(Dataset entries)

□ □ □ □ □ □ □

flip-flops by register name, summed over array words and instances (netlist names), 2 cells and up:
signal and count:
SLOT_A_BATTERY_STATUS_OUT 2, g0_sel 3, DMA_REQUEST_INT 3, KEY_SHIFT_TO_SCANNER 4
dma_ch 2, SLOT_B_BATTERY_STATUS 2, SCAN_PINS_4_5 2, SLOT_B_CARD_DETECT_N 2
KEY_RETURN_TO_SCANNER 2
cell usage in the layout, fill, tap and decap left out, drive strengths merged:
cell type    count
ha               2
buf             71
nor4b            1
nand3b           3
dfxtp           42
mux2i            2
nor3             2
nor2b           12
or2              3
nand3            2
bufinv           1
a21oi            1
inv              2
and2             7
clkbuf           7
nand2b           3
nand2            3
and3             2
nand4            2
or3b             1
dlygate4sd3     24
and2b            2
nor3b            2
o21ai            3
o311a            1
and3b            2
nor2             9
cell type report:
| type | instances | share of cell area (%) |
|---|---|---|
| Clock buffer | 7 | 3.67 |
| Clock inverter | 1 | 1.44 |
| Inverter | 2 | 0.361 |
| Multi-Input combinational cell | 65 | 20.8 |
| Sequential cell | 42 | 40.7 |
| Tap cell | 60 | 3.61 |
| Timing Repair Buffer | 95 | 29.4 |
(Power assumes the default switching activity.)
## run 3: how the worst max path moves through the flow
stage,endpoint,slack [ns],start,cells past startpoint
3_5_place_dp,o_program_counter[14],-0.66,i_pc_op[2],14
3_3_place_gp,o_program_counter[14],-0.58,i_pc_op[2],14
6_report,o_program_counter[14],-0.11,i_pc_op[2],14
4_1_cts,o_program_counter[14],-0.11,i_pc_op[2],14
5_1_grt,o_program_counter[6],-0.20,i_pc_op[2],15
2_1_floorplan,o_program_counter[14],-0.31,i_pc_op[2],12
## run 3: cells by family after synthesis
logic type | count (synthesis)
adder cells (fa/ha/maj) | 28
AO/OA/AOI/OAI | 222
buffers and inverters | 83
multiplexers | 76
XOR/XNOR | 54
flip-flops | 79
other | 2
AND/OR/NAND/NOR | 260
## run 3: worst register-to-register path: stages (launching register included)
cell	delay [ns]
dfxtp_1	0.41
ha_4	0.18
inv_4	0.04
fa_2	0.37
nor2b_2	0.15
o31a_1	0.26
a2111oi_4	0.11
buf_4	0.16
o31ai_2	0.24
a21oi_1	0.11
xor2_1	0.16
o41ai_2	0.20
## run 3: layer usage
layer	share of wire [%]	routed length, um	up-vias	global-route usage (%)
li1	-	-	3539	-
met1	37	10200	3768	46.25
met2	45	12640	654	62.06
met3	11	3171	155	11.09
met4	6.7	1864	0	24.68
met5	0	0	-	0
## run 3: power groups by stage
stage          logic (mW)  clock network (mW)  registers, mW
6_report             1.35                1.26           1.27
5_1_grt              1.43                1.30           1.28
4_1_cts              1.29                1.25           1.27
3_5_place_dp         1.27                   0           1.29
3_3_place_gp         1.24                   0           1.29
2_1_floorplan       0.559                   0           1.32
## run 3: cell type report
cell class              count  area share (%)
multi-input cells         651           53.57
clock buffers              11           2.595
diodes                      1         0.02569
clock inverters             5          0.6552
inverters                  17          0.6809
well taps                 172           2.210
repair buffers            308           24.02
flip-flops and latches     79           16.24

□ □ □ □ □ □ □

# PROBLEM REQUIREMENTS
Please reproduce each line above exactly as written.

# ANSWER TO THIS TASK
flip-flops by register name, summed over array words and instances (netlist names), 2 cells and up:
signal and count:
SLOT_A_BATTERY_STATUS_OUT 2, g0_sel 3, DMA_REQUEST_INT 3, KEY_SHIFT_TO_SCANNER 4
dma_ch 2, SLOT_B_BATTERY_STATUS 2, SCAN_PINS_4_5 2, SLOT_B_CARD_DETECT_N 2
KEY_RETURN_TO_SCANNER 2
cell usage in the layout, fill, tap and decap left out, drive strengths merged:
cell type    count
ha               2
buf             71
nor4b            1
nand3b           3
dfxtp           42
mux2i            2
nor3             2
nor2b           12
or2              3
nand3            2
bufinv           1
a21oi            1
inv              2
and2             7
clkbuf           7
nand2b           3
nand2            3
and3             2
nand4            2
or3b             1
dlygate4sd3     24
and2b            2
nor3b            2
o21ai            3
o311a            1
and3b            2
nor2             9
cell type report:
| type | instances | share of cell area (%) |
|---|---|---|
| Clock buffer | 7 | 3.67 |
| Clock inverter | 1 | 1.44 |
| Inverter | 2 | 0.361 |
| Multi-Input combinational cell | 65 | 20.8 |
| Sequential cell | 42 | 40.7 |
| Tap cell | 60 | 3.61 |
| Timing Repair Buffer | 95 | 29.4 |
(Power assumes the default switching activity.)
## run 3: how the worst max path moves through the flow
stage,endpoint,slack [ns],start,cells past startpoint
3_5_place_dp,o_program_counter[14],-0.66,i_pc_op[2],14
3_3_place_gp,o_program_counter[14],-0.58,i_pc_op[2],14
6_report,o_program_counter[14],-0.11,i_pc_op[2],14
4_1_cts,o_program_counter[14],-0.11,i_pc_op[2],14
5_1_grt,o_program_counter[6],-0.20,i_pc_op[2],15
2_1_floorplan,o_program_counter[14],-0.31,i_pc_op[2],12
## run 3: cells by family after synthesis
logic type | count (synthesis)
adder cells (fa/ha/maj) | 28
AO/OA/AOI/OAI | 222
buffers and inverters | 83
multiplexers | 76
XOR/XNOR | 54
flip-flops | 79
other | 2
AND/OR/NAND/NOR | 260
## run 3: worst register-to-register path: stages (launching register included)
cell	delay [ns]
dfxtp_1	0.41
ha_4	0.18
inv_4	0.04
fa_2	0.37
nor2b_2	0.15
o31a_1	0.26
a2111oi_4	0.11
buf_4	0.16
o31ai_2	0.24
a21oi_1	0.11
xor2_1	0.16
o41ai_2	0.20
## run 3: layer usage
layer	share of wire [%]	routed length, um	up-vias	global-route usage (%)
li1	-	-	3539	-
met1	37	10200	3768	46.25
met2	45	12640	654	62.06
met3	11	3171	155	11.09
met4	6.7	1864	0	24.68
met5	0	0	-	0
## run 3: power groups by stage
stage          logic (mW)  clock network (mW)  registers, mW
6_report             1.35                1.26           1.27
5_1_grt              1.43                1.30           1.28
4_1_cts              1.29                1.25           1.27
3_5_place_dp         1.27                   0           1.29
3_3_place_gp         1.24                   0           1.29
2_1_floorplan       0.559                   0           1.32
## run 3: cell type report
cell class              count  area share (%)
multi-input cells         651           53.57
clock buffers              11           2.595
diodes                      1         0.02569
clock inverters             5          0.6552
inverters                  17          0.6809
well taps                 172           2.210
repair buffers            308           24.02
flip-flops and latches     79           16.24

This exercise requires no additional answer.